# [Physics] How does a conductor shield the outside from its inside

chargeconductorselectric-fieldselectrostaticsgauss-law

If I have a charge of $$+q$$ placed arbitrarily within the spherical conducting shell, by Gauss' law, the $$E$$ field produced will be created outside the shell, as if the charge were placed at the center. If this charge is not placed in the center, I don't see how we can use symmetry to argue why the outside should not be able to 'see' how the inside of the shell looks like.

I'm aware that the charges in the conductor rearranges to make the Electric field within zero, but it is not apparent to me that this rearrangement should 'balance' out any perturbations created by the moving the enclosed charge off the center.

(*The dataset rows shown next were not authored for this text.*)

==> config.mk <==
export PLATFORM = sky130hd
export DESIGN_NAME = dmi_mode_ctl
export DESIGN_NICKNAME = d
export VERILOG_FILES = /design/src/inc/dmi_pkg.sv /design/src/dmi_sync.sv /design/src/dmi_mode_ctl.sv
export SDC_FILE = /design/constraint.sdc
export NUM_CORES = 1
export LEC_CHECK = 0
export ABC_AREA = 0
export BUFFER_PORTS_ARGS = -buffer_cell sky130_fd_sc_hd__clkbuf_2
export CORE_MARGIN = 2
export CORE_UTILIZATION = 29
export CTS_CLUSTER_SIZE = 14
export DETAILED_ROUTE_END_ITERATION = 7
export PLACE_DENSITY = 0.59
export SETUP_SLACK_MARGIN = 0.15
export SYNTH_ARGS = -nofsm -noshare
export SYNTH_HDL_FRONTEND = slang
export SYNTH_SLANG_ARGS = --single-unit
==> constraint.sdc <==
create_clock -name core_clk_i -period 3.3 [get_ports core_clk_i]
set_clock_uncertainty 0.1 [all_clocks]
set_input_delay 0.33 -clock core_clk_i [delete_from_list [all_inputs] [get_ports core_clk_i]]
set_output_delay 0.33 -clock core_clk_i [all_outputs]
set_load 0.01 [all_outputs]
==> src/inc/dmi_pkg.sv <==
/*
  Shared constants and types for the DDR2 mode-set decoder.
  Assumes a single core clock at 100 MHz that stands for the memory clock crossing.
*/
// How it works
// - Sample inputs on rising true-clock crossing
// - Clock enable gates internal clocking circuitry
// - Mode writes never touch array contents
// - All strobes low, banks zero: mode set
// - Mode rewrite accepted when all banks precharged
// - Burst length from A[2:0], 4 or 8
// - Burst ordering type from A3
// - Column latency from A[6:4]
// - Write recovery from A[11:9]
package dmi_pkg;
  localparam int ADDR_W = 13;
  localparam int BANK_W = 2;
  localparam int NUM_BANKS = 4;
  // Bank select codes that steer a mode-set command
  localparam logic [1:0] BANK_MODE = 2'h0;
  localparam logic [1:0] BANK_EXT1 = 2'h1;
  localparam logic [1:0] BANK_EXT2 = 2'h2;
  localparam logic [1:0] BANK_EXT3 = 2'h3;
  // Field positions in the operating mode register
  localparam int BL_LSB = 0;
  localparam int BT_BIT = 3;
  localparam int CL_LSB = 4;
  localparam int TM_BIT = 7;
  localparam int DLLRST_BIT = 8;
  localparam int WR_LSB = 9;
  // Field positions in extended register one
  localparam int DLLDIS_BIT = 0;
  localparam int CAL_LSB = 7;
  // Burst length codes, calibration codes and the register reset value
  localparam logic [2:0] BL_CODE_4 = 3'h2;
  localparam logic [2:0] BL_CODE_8 = 3'h3;
  localparam logic [2:0] CAL_EXIT = 3'h0;
  localparam logic [2:0] CAL_DEFAULT = 3'h7;
  localparam logic [12:0] MODE_RESET = 13'h0000;
  // Loop lock wait after a loop reset, in memory clocks
  localparam int LOCK_CYCLES = 200;
  // Command pins, all active low
  typedef struct packed {
    logic cs_n;
    logic ras_n;
    logic cas_n;
    logic we_n;
  } dmi_cmd_t;
  typedef struct packed {
    dmi_cmd_t cmd;
    logic [1:0] bank;
    logic [12:0] addr;
    logic clk_en;
    logic on_die_termination;
  } dmi_pins_t;
  // Decoded operating parameters
  typedef struct packed {
    logic [3:0] burst_len;
    logic burst_interleave;
    logic [2:0] cas_lat;
    logic test_mode;
    logic [2:0] write_rec;
  } dmi_mode_t;
  typedef enum logic [3:0] {
    CMD_NOP = 4'h7,
    CMD_MODE = 4'h0,
    CMD_REFRESH = 4'h1,
    CMD_PRECHARGE = 4'h2,
    CMD_ACTIVATE = 4'h3
  } dmi_op_t;
endpackage

==> src/dmi_sync.sv <==
/*
  Two-flop synchroniser for a bus of pins.
  Assumes the inputs are asynchronous to core_clk_i.
*/
`timescale 1ns/1ps
`default_nettype none
module dmi_sync #(
  parameter int W = 1
) (
  input wire logic core_clk_i,
  input wire logic rst_i,
  input wire logic [W-1:0] d_i,
  output logic [W-1:0] q_o
);
  logic [W-1:0] meta_q;
  logic [W-1:0] sync_q;
  // First stage only feeds the second
  always_ff @(posedge core_clk_i or posedge rst_i) begin
    if (rst_i) begin
      meta_q <= '0;
      sync_q <= '0;
    end else begin
      meta_q <= d_i;
      sync_q <= meta_q;
    end
  end
  assign q_o = sync_q;
endmodule // dmi_sync
`default_nettype wire

==> src/dmi_mode_ctl.sv <==
/*
  Device-side command decoder for mode and extended mode writes of a
  four-bank DDR2 memory, plus the settings those writes steer.
  Assumes the controller keeps the power-up order and timing; pins are
  asynchronous and are synchronised before use.
*/
`timescale 1ns/1ps
`default_nettype none
module dmi_mode_ctl #(
  parameter int LOCK_WAIT = dmi_pkg::LOCK_CYCLES
) (
  input wire logic core_clk_i,
  input wire logic rst_i,
  input wire dmi_pkg::dmi_pins_t pins_i,
  output dmi_pkg::dmi_mode_t mode_o,
  output logic [12:0] ext1_o,
  output logic [12:0] ext2_o,
  output logic [12:0] ext3_o,
  output logic clk_run_o,
  output logic odt_on_o,
  output logic loop_on_o,
  output logic loop_locked_o,
  output logic cal_default_o,
  output logic ready_o,
  output logic illegal_o
);
  import dmi_pkg::*;

  localparam int PW = $bits(dmi_pins_t);

  ////////////////////////////////////////////////////////////////////
  // Pin capture: two flops, then one sample per rising crossing
  dmi_pins_t pins_s;
  logic [PW-1:0] pins_raw;
  dmi_sync #(.W(PW)) u_sync (
    .core_clk_i(core_clk_i),
    .rst_i(rst_i),
    .d_i(pins_i),
    .q_o(pins_raw)
  );
  assign pins_s = dmi_pins_t'(pins_raw);

  // Command decode used by several processes
  function automatic logic is_cmd(input dmi_cmd_t c, input dmi_op_t op);
    return {c.cs_n, c.ras_n, c.cas_n, c.we_n} == 4'(op);
  endfunction

  // Burst length code to beats; unsupported codes give zero
  function automatic logic [3:0] bl_beats(input logic [2:0] code);
    unique case (code)
      BL_CODE_4: bl_beats = 4'h4;
      BL_CODE_8: bl_beats = 4'h8;
      default: bl_beats = 4'h0;
    endcase
  endfunction

  ////////////////////////////////////////////////////////////////////
  // Register state
  logic [12:0] mr_q, mr_d;
  logic [12:0] e1_q, e1_d, e2_q, e2_d, e3_q, e3_d;
  logic cke_q, cke_d;
  logic [NUM_BANKS-1:0] open_q, open_d;
  logic [7:0] lock_q, lock_d;
  logic locked_q, locked_d;
  logic ready_q, ready_d;
  logic bad_q, bad_d;
  logic odt_q, odt_d;
  logic lon_q, lon_d;
  logic cdef_q, cdef_d;
  logic cmd_valid;
  logic mode_wr;

  // Clock enable gates every command; deselect is ignored
  assign cmd_valid = cke_q && !pins_s.cmd.cs_n;
  // Mode writes only taken with all banks precharged
  assign mode_wr = cmd_valid && is_cmd(pins_s.cmd, CMD_MODE) && (open_q == '0);

  // Next-state for registers, bank tracking and loop lock
  always_comb begin
    mr_d = mr_q;
    e1_d = e1_q;
    e2_d = e2_q;
    e3_d = e3_q;
    open_d = open_q;
    lock_d = lock_q;
    locked_d = locked_q;
    ready_d = ready_q;
    bad_d = 1'b0;
    cke_d = pins_s.clk_en;
    odt_d = pins_s.on_die_termination && cke_q;
    // Whole register is replaced, never merged
    if (mode_wr) begin
      unique case (pins_s.bank)
        BANK_MODE: mr_d = pins_s.addr;
        BANK_EXT1: e1_d = pins_s.addr;
        BANK_EXT2: e2_d = pins_s.addr;
        BANK_EXT3: e3_d = pins_s.addr;
      endcase
    end
    // Illegal: mode write with a bank open
    if (cmd_valid && is_cmd(pins_s.cmd, CMD_MODE) && (open_q != '0)) begin
      bad_d = 1'b1;
    end
    // Bank open/close tracking; array contents not modelled, never cleared
    if (cmd_valid && is_cmd(pins_s.cmd, CMD_ACTIVATE)) begin
      open_d[pins_s.bank] = 1'b1;
    end
    if (cmd_valid && is_cmd(pins_s.cmd, CMD_PRECHARGE)) begin
      if (pins_s.addr[10]) begin
        open_d = '0;
      end else begin
        open_d[pins_s.bank] = 1'b0;
      end
    end
    // Loop reset restarts the lock count; array untouched
    if (mode_wr && pins_s.bank == BANK_MODE && pins_s.addr[DLLRST_BIT]) begin
      lock_d = 8'(LOCK_WAIT);
      locked_d = 1'b0;
      ready_d = 1'b0;
    end else if (cke_q && lock_q != 8'h00) begin
      lock_d = lock_q - 8'h01;
      locked_d = (lock_q == 8'h01);
    end
    // Calibration exit write marks the device ready
    if (mode_wr && pins_s.bank == BANK_EXT1 && locked_q &&
        pins_s.addr[CAL_LSB+:3] == CAL_EXIT && e1_q[CAL_LSB+:3] == CAL_DEFAULT) begin
      ready_d = 1'b1;
    end
    // Flags taken from the next ext1 value so both outputs leave flops
    lon_d = !e1_d[DLLDIS_BIT];
    cdef_d = (e1_d[CAL_LSB+:3] == CAL_DEFAULT);
  end

  // Registers only
  always_ff @(posedge core_clk_i or posedge rst_i) begin
    if (rst_i) begin
      mr_q <= MODE_RESET;
      e1_q <= MODE_RESET;
      e2_q <= MODE_RESET;
      e3_q <= MODE_RESET;
      cke_q <= 1'b0;
      open_q <= '0;
      lock_q <= 8'h00;
      locked_q <= 1'b0;
      ready_q <= 1'b0;
      bad_q <= 1'b0;
      odt_q <= 1'b0;
      lon_q <= 1'b1;
      cdef_q <= 1'b0;
    end else begin
      mr_q <= mr_d;
      e1_q <= e1_d;
      e2_q <= e2_d;
      e3_q <= e3_d;
      cke_q <= cke_d;
      open_q <= open_d;
      lock_q <= lock_d;
      locked_q <= locked_d;
      ready_q <= ready_d;
      bad_q <= bad_d;
      odt_q <= odt_d;
      lon_q <= lon_d;
      cdef_q <= cdef_d;
    end
  end

  ////////////////////////////////////////////////////////////////////
  // Outputs straight from flops; decoded fields are registered from the next mode value
  dmi_mode_t mode_q;
  always_ff @(posedge core_clk_i or posedge rst_i) begin
    if (rst_i) begin
      mode_q <= '0;
    end else begin
      mode_q.burst_len <= bl_beats(mr_d[BL_LSB+:3]);
      mode_q.burst_interleave <= mr_d[BT_BIT];
      mode_q.cas_lat <= mr_d[CL_LSB+:3];
      mode_q.test_mode <= mr_d[TM_BIT];
      mode_q.write_rec <= mr_d[WR_LSB+:3];
    end
  end

  assign mode_o = mode_q;
  assign ext1_o = e1_q;
  assign ext2_o = e2_q;
  assign ext3_o = e3_q;
  assign clk_run_o = cke_q;
  assign odt_on_o = odt_q;
  assign loop_on_o = lon_q;
  assign loop_locked_o = locked_q;
  assign cal_default_o = cdef_q;
  assign ready_o = ready_q;
  assign illegal_o = bad_q;

  ////////////////////////////////////////////////////////////////////
  // Checks
  mode_capture_a: assert property (@(posedge core_clk_i) disable iff (rst_i)
    mode_wr && pins_s.bank == BANK_MODE |=> mr_q == $past(pins_s.addr))
    else $error("mode register not loaded");
  blocked_write_a: assert property (@(posedge core_clk_i) disable iff (rst_i)
    cmd_valid && is_cmd(pins_s.cmd, CMD_MODE) && open_q != '0 |=> $stable(mr_q) && bad_q)
    else $error("mode write taken with bank open");
  clock_gate_a: assert property (@(posedge core_clk_i) disable iff (rst_i)
    !cke_q |=> $stable(mr_q) && $stable(e1_q))
    else $error("write taken with clock enable low");
  // Decode held against the code constants, not against the decode function
  burst_len_a: assert property (@(posedge core_clk_i) disable iff (rst_i)
    ##1 mode_q.burst_len == ((mr_q[BL_LSB+:3] == BL_CODE_8) ? 4'h8 :
    (mr_q[BL_LSB+:3] == BL_CODE_4) ? 4'h4 : 4'h0))
    else $error("burst length decode wrong");
  field_map_a: assert property (@(posedge core_clk_i) disable iff (rst_i)
    ##1 mode_q.cas_lat == mr_q[CL_LSB+:3] && mode_q.write_rec == mr_q[WR_LSB+:3]
    && mode_q.burst_interleave == mr_q[BT_BIT] && mode_q.test_mode == mr_q[TM_BIT])
    else $error("mode field decode wrong");
  // Three clocks is safe for any lock wait of four or more; lock_done_a pins the end
  lock_wait_a: assert property (@(posedge core_clk_i) disable iff (rst_i)
    mode_wr && pins_s.bank == BANK_MODE && pins_s.addr[DLLRST_BIT] |=> !locked_q[*3])
    else $error("loop locked too early");
  lock_done_a: assert property (@(posedge core_clk_i) disable iff (rst_i)
    $rose(locked_q) |-> $past(lock_q) == 8'h01)
    else $error("loop lock count ended early");
  sample_lag_a: assert property (@(posedge core_clk_i) disable iff (rst_i)
    ##3 cke_q == $past(pins_i.clk_en, 3))
    else $error("clock enable sample lag wrong");
  ready_order_a: assert property (@(posedge core_clk_i) disable iff (rst_i)
    $rose(ready_q) |-> $past(locked_q))
    else $error("ready before loop locked");
  cov_mode_c: cover property (@(posedge core_clk_i) mode_wr && pins_s.bank == BANK_MODE);
  cov_ext1_c: cover property (@(posedge core_clk_i) mode_wr && pins_s.bank == BANK_EXT1);
  cov_ready_c: cover property (@(posedge core_clk_i) $rose(ready_q));
  cov_bad_c: cover property (@(posedge core_clk_i) bad_q);
endmodule // dmi_mode_ctl
`default_nettype wire

==> results of run 1 <==
[per-layer routing]
metal / vias up / wire length (um)
li1: 1136 / -
met2: 72 / 3560
met1: 1231 / 3640
met4: 0 / 145
met3: 10 / 531
met5: - / 0
[cell usage after synthesis (2+ instances only)]
cell,instances,area [um2]
nor2_1,8,30.0
buf_2,2,10.0
inv_1,6,22.5
and3_1,2,12.5
nor3_1,3,15.0
a21oi_1,11,55.1
and2_1,2,12.5
mux2i_1,2,20.0
mux2_2,33,372
nand2_1,6,22.5
ha_1,3,37.5
buf_4,11,82.6
or3_1,2,12.5
mux2_1,7,78.8
nand4_1,2,12.5
xnor2_1,3,26.3
or2_2,3,18.8
a41o_1,2,20.0
nor2b_1,3,18.8
nand3_1,6,30.0
mux2_4,10,150
o41ai_1,2,17.5
dfrtp_1,112,2800
nand2_2,2,12.5
buf_6,2,22.5
[worst max-delay path, stage by stage, from the launching register on]
cell     delay [ps]
dfrtp_1         390
nor4_2          340
and3_1          330
nand3_2         430
mux2_4          440
[path summary, 6_finish.rpt]
kind                                  start            end  depth (start not counted)
setup / recovery                   register      ext3_o[7]                          4
hold / removal             u_sync.meta_q[8]  u_sync.q_o[8]                          0
setup reg to reg                   register      ext3_o[7]                          4
hold reg to reg            u_sync.meta_q[8]  u_sync.q_o[8]                          0
max in group asynchronous             rst_i      ext2_o[1]                          4
min in group asynchronous             rst_i      ext1_o[7]                          3
[power by group through the flow]
stage / Sequential [mW] / Clock, mW / Combinational, mW
floorplan: 1.68 / 0 / 0.261
global placement: 1.68 / 0 / 0.386
detailed placement: 1.70 / 0 / 0.396
CTS: 1.68 / 1.84 / 0.417
global route: 1.70 / 1.91 / 0.468
finish: 1.68 / 1.79 / 0.411
[flip-flops by register name, summed over array words and instances (netlist names), named ones only]
name	count
u_sync.meta_q	21
u_sync.q_o	21
ext1_o	13
ext2_o	13
ext3_o	13
lock_q	8
mr_q	7
mode_o	6
open_q	2
cal_default_o	1
clk_run_o	1
illegal_o	1
loop_locked_o	1
loop_on_o	1
odt_on_o	1
ready_o	1
[cells in the final DEF, fill, tap and decap left out, drive strengths merged, types with 3 or more instances in the layout]
cell type / netlist / layout
a21oi: 11 / 11
buf: 15 / 3
clkbuf: 1 / 103
clkinv: 0 / 3
dfrtp: 112 / 112
dlygate4sd3: 0 / 22
ha: 3 / 3
inv: 6 / 5
mux2: 50 / 50
nand2: 8 / 8
nand3: 7 / 7
nor2: 8 / 8
nor2b: 3 / 3
nor3: 3 / 3
or2: 3 / 3
xnor2: 3 / 3
[stage by stage]
step	cell area, um2	util [%]	std cells	total power [mW]
final	5460	39.3	565	3.87
after global routing	5460	39.3	565	4.07
after CTS	5460	39.3	565	3.93
after detailed placement	4650	33.5	513	2.09
after global placement	4650	33.5	513	2.07
after floorplan	4120	-	268	1.94
[layout make-up]
| type | count | area, um2 |
|---|---|---|
| clock buffers | 25 | 515 |
| clock inverters | 5 | 75.1 |
| fillers | 1320 | 8420 |
| inverters | 6 | 26.3 |
| multi-input cells | 133 | 1140 |
| flip-flops and latches | 113 | 2830 |
| well taps | 180 | 225 |
| repair buffers | 103 | 646 |
[repair_timing]
action                                 CTS  global route
endpoints found under the hold margin   47             0
buffers inserted                         0             0
hold buffers                            22             0
resized for setup                        0             0
[kinds of logic (layout without fill, tap and decap cells)]
kind of cell / after synthesis / after routing / share of synthesized area (%)
fa+ha+maj: 3 / 3 / 0.914
other cells: 1 / 2 / 0.0913
buf+inv: 22 / 139 / 3.44
xor+xnor: 4 / 4 / 0.853
simple gates: 50 / 50 / 7.34
compound gates: 22 / 22 / 3.41
mux: 52 / 52 / 15.1
flops: 113 / 113 / 68.8
==> results.toml, run 1 <==
[detailed_routing]
drt_iter0_drc = 82
via_per_inst = 4.33
wire_per_inst_um = 14.0
drt_wl_total_um = 7880
drt_pass1_iterations = 4
drc = 0
vias = 2449
route.antenna.remaining_nets = 0

[power_and_ir_drop]
p_int_mw = 2.97
netSwitchingFraction_pct = 23.4
clkPwrFrac_pct = 46.1
p_comb_share_pct = 10.6
p_leak_nw = 2.75
ir_drop_v = 0.000349
pwr_density_cell_nw_per_um2 = 709
p_sw_mw = 0.904
p_seq_share_pct = 43.3

[worst_setup_path]
crit_type = "reg -> reg"
r2r_slack_ps = 1130
end_kind = "register"
critPathMaxFanout = 13
critPathArrivalTime_ps = 2350
required_ps = 3490
crit_path_start_kind = "register"

[global_route]
grt_util_met1_pct = 15.2
grt_first_pass_wirelength_um = 12800
grt_util_met3_pct = 4.75
grt_max_degree = 60
overflow = 0
track_usage_pct = 11.6
busiest_layer = "met2"
antenna_found_initial = 0
grt_pass1_vias = 2545
use_met2_pct = 16.2

[clock_tree]
clockBufferDepth = 2
htreeDepth = 4
clockRootBuffer = "clkbuf_16"
cts_buffers = 17
cts_tree = "built"
insertion_delay_ps = 410
cts.reportedPaths.clkPinSlew_ps = 50
clock-sinks = 113

[synth]
synth-edff-count = 0
syn_area_per_cell_um2 = 15.4
ys_seq_area_share_pct = 68.8
ys_seq_elements = 113
synthArstFlopShare_pct = 100
ys_types = 47
ys_warn_count = 0
ys.flop_type = "dfrtp_1"
netlist_area_um2 = 4110
postSynthCellCount = 267

[run_status]
outcome = "finished clean"

[placement]
dpl.hpwl_um = 5200
post-place-ws_ps = 1090
io_buffers = 78
place_congestion = 0.765

[timing]
fmax_mhz = 461
hold_viol = 0
hold-worst-slack_ps = 244
min_period_ps = 2170
drv_slew = 0
worstMarginPinSlew_ps = 680
fin_crit_sh_pct = 65.7
grt_setup_unrepaired = "no"
slew_headroom_pct = 54.3
tns_ps = 0
setup_ws_ps = 1130
setup_viol = 0

[floorplan]
initial_utilization_pct = 29.6
die_h_um = 123
die_w_um = 123
placementRows = 43
die-area_um2 = 15100
core_area_um2 = 13900
ios = 81

[cells_and_area]
syn2layout_area_growth_pct = 32.9
n_antenna_cell = 0
layout.nets = 400
final_layout_size_suffix_gt1_share_pct = 42.6

[worst_hold_path]
hp-class = "reg -> reg"

[flow_run]
maxCapViolCount = 0
No activity file was read; power rests on OpenSTA's default activity.
==> run 2, diff against run 1 <==
Clock period 3.3 ns to 1.95 ns, I/O delays scaled along.
==> results.toml, run 2 (synthesized netlist as in run 1, its figures left out) <==
[floorplan]
ios = 81
core_area_um2 = 13900
die-area_um2 = 15100
die_w_um = 123
placementRows = 43
die_h_um = 123
initial_utilization_pct = 29.6

[worst_setup_path]
max_stage_delay_ps = 380
crit_type = "reg -> reg"
reg2reg_to = "ext1_o[9]"
path_delay_family = "simple AND/OR/NAND/NOR gates"
crit_path_start_kind = "register"
critPathArrivalTime_ps = 2020
critPathBufInv = 2
path_cells = "nor4_2, and3_4, buf_12, nand2_8, clkbuf_16, mux2_4"
r2r_cells = 6
r2r_slack_ps = 110
end_kind = "register"
slowest_stage = "dfrtp_1"
required_ps = 2130
critPathMaxFanout = 5

[clock_tree]
clock-sinks = 113
cts_tree = "built"
cts.reportedPaths.clkPinSlew_ps = 50
clockRootBuffer = "clkbuf_16"
clockBufferDepth = 2
insertion_delay_ps = 410
htreeDepth = 4
cts_buffers = 17

[timing]
tns_ps = 0
fin_crit_sh_pct = 94.3
grt_setup_unrepaired = "yes"
fmax_mhz = 544
hold_viol = 0
min_period_ps = 1840
drv_slew = 0
setup_ws_ps = 112
worstMarginPinSlew_ps = 626
slew_headroom_pct = 58.3
setup_viol = 0

[cells_and_area]
n_antenna_cell = 0
final_cell_count_no_fill = 582
layout.nets = 418
final_common_cell = "dfrtp_1"
syn2layout_area_growth_pct = 38.5
final_cell_mix = "dfrtp_1 (112), clkbuf_2 (78), mux2_2 (33), dlygate4sd3_1 (22), clkbuf_16 (19)"
filler_cell_count = 1302
final_layout_size_suffix_gt1_share_pct = 48.0
fin_util_pct = 41.0

[global_route]
overflow = 0
grt_max_degree = 114
grt_util_met3_pct = 4.98
busiest_layer = "met2"
track_usage_pct = 12.2
antenna_found_initial = 0
grt_util_met1_pct = 15.5
grt_pass1_vias = 2668
grt_first_pass_wirelength_um = 13500
use_met2_pct = 17.9

[power_and_ir_drop]
ir_drop_v = 0.000633
p_comb_share_pct = 13.2
p_seq_share_pct = 44.7
clkPwrFrac_pct = 42.1
pwr_density_cell_nw_per_um2 = 1110
p_int_mw = 4.71
p_leak_nw = 2.87
netSwitchingFraction_pct = 25.4
p_sw_mw = 1.60

[placement]
dpl.hpwl_um = 5280
placed_cells = 522
place_congestion = 0.827
io_buffers = 78
post-place-ws_ps = 35.7

[detailed_routing]
route.antenna.remaining_nets = 0
vias = 2557
drt_wl_total_um = 8560
via_per_inst = 4.39
wire_per_inst_um = 14.7
drt_pass1_iterations = 4
drc = 0
drt_iter0_drc = 149

[worst_hold_path]
hold_start = "u_sync.meta_q[7]"
hold_end = "u_sync.q_o[7]"
hold_depth = 0
hp-class = "reg -> reg"

[run_status]
outcome = "finished clean"

[flow_run]
maxCapViolCount = 0
## run 2: area by class of cell
class                   instances  area [um2]  share of cell area, %
multi-input cells             133        1230                   21.7
inverters                       6        26.3                  0.462
well taps                     180         225                   3.96
clock inverters                 7        37.5                  0.660
clock buffers                  22         474                   8.34
repair buffers                121         862                   15.2
flip-flops and latches        113        2830                   49.7
## run 2: worst max path at each step
stage,start,endpoint,slack (ps),cells past startpoint
after floorplan,lock_q[0],lock_q[5],160,6
after global placement,lock_q[1],lock_q[5],100,6
after detailed placement,lock_q[1],lock_q[5],40,6
after CTS,lock_q[2],lock_q[6],140,4
after global routing,register,ext1_o[8],50,6
final,register,ext1_o[9],110,6
## run 2: through the flow
step / area [um2] / hold slack, ps / power [mW]
detailed placement: 4740 / 205 / 3.59
finish: 5690 / 243 / 6.32
CTS: 5510 / 243 / 6.36
floorplan: 4120 / 126 / 3.29
global placement: 4740 / 205 / 3.55
global route: 5690 / 249 / 6.67
## run 2: what timing repair did
| action | CTS | global route |
|---|---|---|
| hold endpoints to repair | 133 | 0 |
| hold buffers | 22 | 0 |
| gates resized for setup | 6 | 17 |
| pin swaps | 0 | 2 |
| setup buffers | 1 | 5 |
| gates cloned | 1 | 2 |
| endpoints found under the setup margin | 38 | 51 |
## run 2: power by group through the flow
stage | combinational, mW | clock (mW) | sequential [mW]
6_report | 0.831 | 2.66 | 2.82
3_5_place_dp | 0.747 | 0 | 2.84
2_1_floorplan | 0.441 | 0 | 2.85
5_1_grt | 0.930 | 2.88 | 2.86
4_1_cts | 0.806 | 2.74 | 2.81
3_3_place_gp | 0.722 | 0 | 2.82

Here is my attempt to explain the final E-field pattern.

A point charge $+q$ produces radial E-field lines.

Diagram 1
Suppose that a conducting spherical shell is placed around the point charge with the point charge not at the centre of the conducting shell.
Since the E-field inside the conductor must be zero there must be another E-field inside the conductor (red) which is equal and opposite to that produced by the charge $+q$.
This induced field is produced by induced charges formed on the inside and the outside of the conducting shell.
For a number of reasons this cannot be the final state of the system one of them being that E-field lines must be perpendicular to the surface of a conductor.

Diagram 2
The E-field lines are now all perpendicular to the conducting shell.
As soon as this condition is satisfied (some) information about the position of the charge $+q$ when viewed from outside the conducting shell is lost because all the field near the outside surface of the conductor appear to come from the centre of the conducting shell. This diagram is again flawed one reason being that in this configuration the conductor is not an equipotential.
The work done in bringing a positive charge from infinity to the left hand surface surface of the conductor is more than the work done in bringing the same charge to a point on the right hand side of the conductor.
This cannot be so because the conducting shell is an equipotential.

Diagram 3
The induced charges on the outside (and inside?) rearrange themselves so that the work done in bringing a change to any point on the outside surface of the conducting shell is the same whilst at the same time making sure there is no E-field inside the conductor.
So to the outside world outside the conducting sphere the actual position of the charge $+q$ is unknown and the E-field is the same as that which would be produced by having charge $+q$ at the centre of the spherical conducting shell.